Pace said his maternal health bill, in particular, has been widely popular among both parties in health budget discussions. The bill would appropriate $2.7 million from the state General Fund (GF) and $6.2 million from federal Medicaid expenditure authority in FY 2023 to the Arizona Health Care Cost Containment System (AHCCCS) for services to eligible new mothers who are less than one year postpartum. 

He is confident that the bill will get enough votes to appear on the budget.

“We will be the first state to do this in a very clever way, and … the number one best way to save a life in Arizona is to support our moms,” he said. 

Pace said some other significant issues coming up in health budget negotiations are health care workforce funding, Medicaid reimbursement rates for the Arizona Long-Term Care System (ALTCS), and Division of Developmental Disabilities (DDD) funding to deal with increases in wages amid inflation.

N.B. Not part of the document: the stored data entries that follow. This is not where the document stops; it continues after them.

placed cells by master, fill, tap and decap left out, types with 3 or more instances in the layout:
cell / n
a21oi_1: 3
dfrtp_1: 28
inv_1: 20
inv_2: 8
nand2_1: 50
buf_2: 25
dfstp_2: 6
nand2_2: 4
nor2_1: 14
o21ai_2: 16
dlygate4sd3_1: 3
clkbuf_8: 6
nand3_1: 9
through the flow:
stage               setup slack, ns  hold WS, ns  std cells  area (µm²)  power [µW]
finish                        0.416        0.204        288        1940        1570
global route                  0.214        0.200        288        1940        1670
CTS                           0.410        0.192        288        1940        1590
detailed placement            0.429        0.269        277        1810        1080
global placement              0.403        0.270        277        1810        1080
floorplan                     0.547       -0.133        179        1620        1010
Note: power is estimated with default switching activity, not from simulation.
File: src/rtl/mem_wb_elastic.sv
// MEM/WB pipeline register with valid/ready handshake, one-entry skid buffer,
// synchronous flush and optional suppression of RegWrite to r0.
//
// state   | meaning
// --------+------------------------------------------------
// S_EMPTY | nothing held, WB_valid=0
// S_ONE   | main register holds the WB entry
// S_FULL  | main and skid both hold entries, MEM_ready=0
module mem_wb_elastic #(
    parameter int CTL_W        = 2,
    parameter int DATA_W       = 32,
    parameter int RD_W         = 5,
    parameter int ZERO_RD_KILL = 1
) (
    input  logic              clk,
    input  logic              rst_n,
    input  logic              flush,
    input  logic              MEM_valid,
    output logic              MEM_ready,
    input  logic [CTL_W-1:0]  MEM_ctlwb,
    input  logic [DATA_W-1:0] MEM_rdata,
    input  logic [DATA_W-1:0] MEM_alu_out,
    input  logic [RD_W-1:0]   MEM_rd,
    output logic              WB_valid,
    input  logic              WB_ready,
    output logic [CTL_W-1:0]  WB_ctlwb,
    output logic [DATA_W-1:0] WB_rdata,
    output logic [DATA_W-1:0] WB_alu_out,
    output logic [RD_W-1:0]   WB_rd,
    output logic [1:0]        occupancy
);

    localparam logic [1:0] S_EMPTY = 2'd0;
    localparam logic [1:0] S_ONE   = 2'd1;
    localparam logic [1:0] S_FULL  = 2'd2;

    logic [1:0]        state, state_nxt;
    logic              main_valid, skid_valid;
    logic [CTL_W-1:0]  main_ctl, skid_ctl, in_ctl;
    logic [DATA_W-1:0] main_rdata, skid_rdata;
    logic [DATA_W-1:0] main_alu, skid_alu;
    logic [RD_W-1:0]   main_rd, skid_rd;
    logic              accept, drain;
    logic              load_main, load_skid, main_from_skid;

    assign accept = MEM_valid & ~skid_valid;
    assign drain  = main_valid & WB_ready;

    always_comb begin
        in_ctl = MEM_ctlwb;
        if ((ZERO_RD_KILL != 0) && (MEM_rd == '0)) in_ctl[0] = 1'b0;
    end

    always_comb begin
        state_nxt      = state;
        load_main      = 1'b0;
        load_skid      = 1'b0;
        main_from_skid = 1'b0;
        case (state)
            S_EMPTY: begin
                if (accept) begin
                    state_nxt = S_ONE;
                    load_main = 1'b1;
                end
            end
            S_ONE: begin
                if (accept && !drain) begin
                    state_nxt = S_FULL;
                    load_skid = 1'b1;
                end else if (!accept && drain) begin
                    state_nxt = S_EMPTY;
                end else if (accept && drain) begin
                    load_main = 1'b1;
                end
            end
            S_FULL: begin
                if (drain) begin
                    state_nxt      = S_ONE;
                    main_from_skid = 1'b1;
                end
            end
            default: state_nxt = S_EMPTY;
        endcase
        // Flush discards the incoming entry and overrides any drain.
        if (flush) begin
            state_nxt      = S_EMPTY;
            load_main      = 1'b0;
            load_skid      = 1'b0;
            main_from_skid = 1'b0;
        end
    end

    always_ff @(posedge clk or negedge rst_n) begin
        if (!rst_n) begin
            state      <= S_EMPTY;
            main_valid <= 1'b0;
            skid_valid <= 1'b0;
            main_ctl   <= '0;
            main_rdata <= '0;
            main_alu   <= '0;
            main_rd    <= '0;
            skid_ctl   <= '0;
            skid_rdata <= '0;
            skid_alu   <= '0;
            skid_rd    <= '0;
        end else begin
            state      <= state_nxt;
            main_valid <= (state_nxt != S_EMPTY);
            skid_valid <= (state_nxt == S_FULL);
            if (load_main) begin
                main_ctl   <= in_ctl;
                main_rdata <= MEM_rdata;
                main_alu   <= MEM_alu_out;
                main_rd    <= MEM_rd;
            end else if (main_from_skid) begin
                main_ctl   <= skid_ctl;
                main_rdata <= skid_rdata;
                main_alu   <= skid_alu;
                main_rd    <= skid_rd;
            end
            if (load_skid) begin
                skid_ctl   <= in_ctl;
                skid_rdata <= MEM_rdata;
                skid_alu   <= MEM_alu_out;
                skid_rd    <= MEM_rd;
            end
        end
    end

    // Ready depends only on the skid flop, never on WB_ready.
    assign MEM_ready  = ~skid_valid;
    assign WB_valid   = main_valid;
    assign WB_ctlwb   = main_valid ? main_ctl : '0;
    assign WB_rdata   = main_rdata;
    assign WB_alu_out = main_alu;
    assign WB_rd      = main_rd;
    assign occupancy  = state;

endmodule
<file path="config.mk">
export PLATFORM = sky130hd
export DESIGN_NAME = pixel_stream_mux
export DESIGN_NICKNAME = d
export VERILOG_FILES = /design/src/rtl/upscaler_pkg.sv /design/src/rtl/stream_reg_slice.sv /design/src/rtl/pixel_stream_mux.sv
export SDC_FILE = /design/constraint.sdc
export NUM_CORES = 1
export LEC_CHECK = 0
export BUFFER_PORTS_ARGS = -buffer_cell sky130_fd_sc_hd__buf_2
export CORE_AREA = 8 8 81 83
export CTS_BUF_LIST = sky130_fd_sc_hd__clkbuf_4 sky130_fd_sc_hd__clkbuf_8 sky130_fd_sc_hd__clkbuf_16
export CTS_CLUSTER_SIZE = 24
export DETAILED_ROUTE_END_ITERATION = 8
export DIE_AREA = 0 0 89 91
export GPL_ROUTABILITY_DRIVEN = 0
export PLACE_DENSITY = 0.87
export SLEW_MARGIN = 20
export SYNTH_ARGS = -nofsm -noshare
export SYNTH_HDL_FRONTEND = slang
export SYNTH_SLANG_ARGS = --single-unit
</file>
<file path="constraint.sdc">
create_clock -name clk -period 2.4 [get_ports clk]
set_input_delay 0.6 -clock clk [delete_from_list [all_inputs] [get_ports clk]]
set_output_delay 0.6 -clock clk [all_outputs]
set_load 0.03 [all_outputs]
</file>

“Everything in health care is more expensive than it was two years ago … That’s the number one biggest ask, is how do we deal with inflation by putting more money into that to increase wages?” he said. “How do we incentivize people to come to the workforce? Health care is at its all time low of people coming into the workforce and staying in the workforce.”

Pace also wants to keep a balanced budget amid many expensive programs and initiatives that state legislators are aiming to fund. 

“We can’t be single-minded about policy and about how we fund the government. If we fund what needs to be done, from infrastructure, to health care, to education, to our prison systems, to our law enforcement, we have to be balanced. And that’s where we’re at right now, is [asking] ‘How do we balance that when so many people want so many very expensive things?’”

In Ducey’s FY 2023 proposal, he allocates $21.3 million to the Arizona Health Care Cost Containment System (AHCCCS), compared to the $20.7 million in 2022. This represents a funding increase of $605,032.

$661,937 is allocated to the Arizona Department of Health Services (ADHS), compared to $922,607 in 2022. This represents a $260,670 net decrease in funding.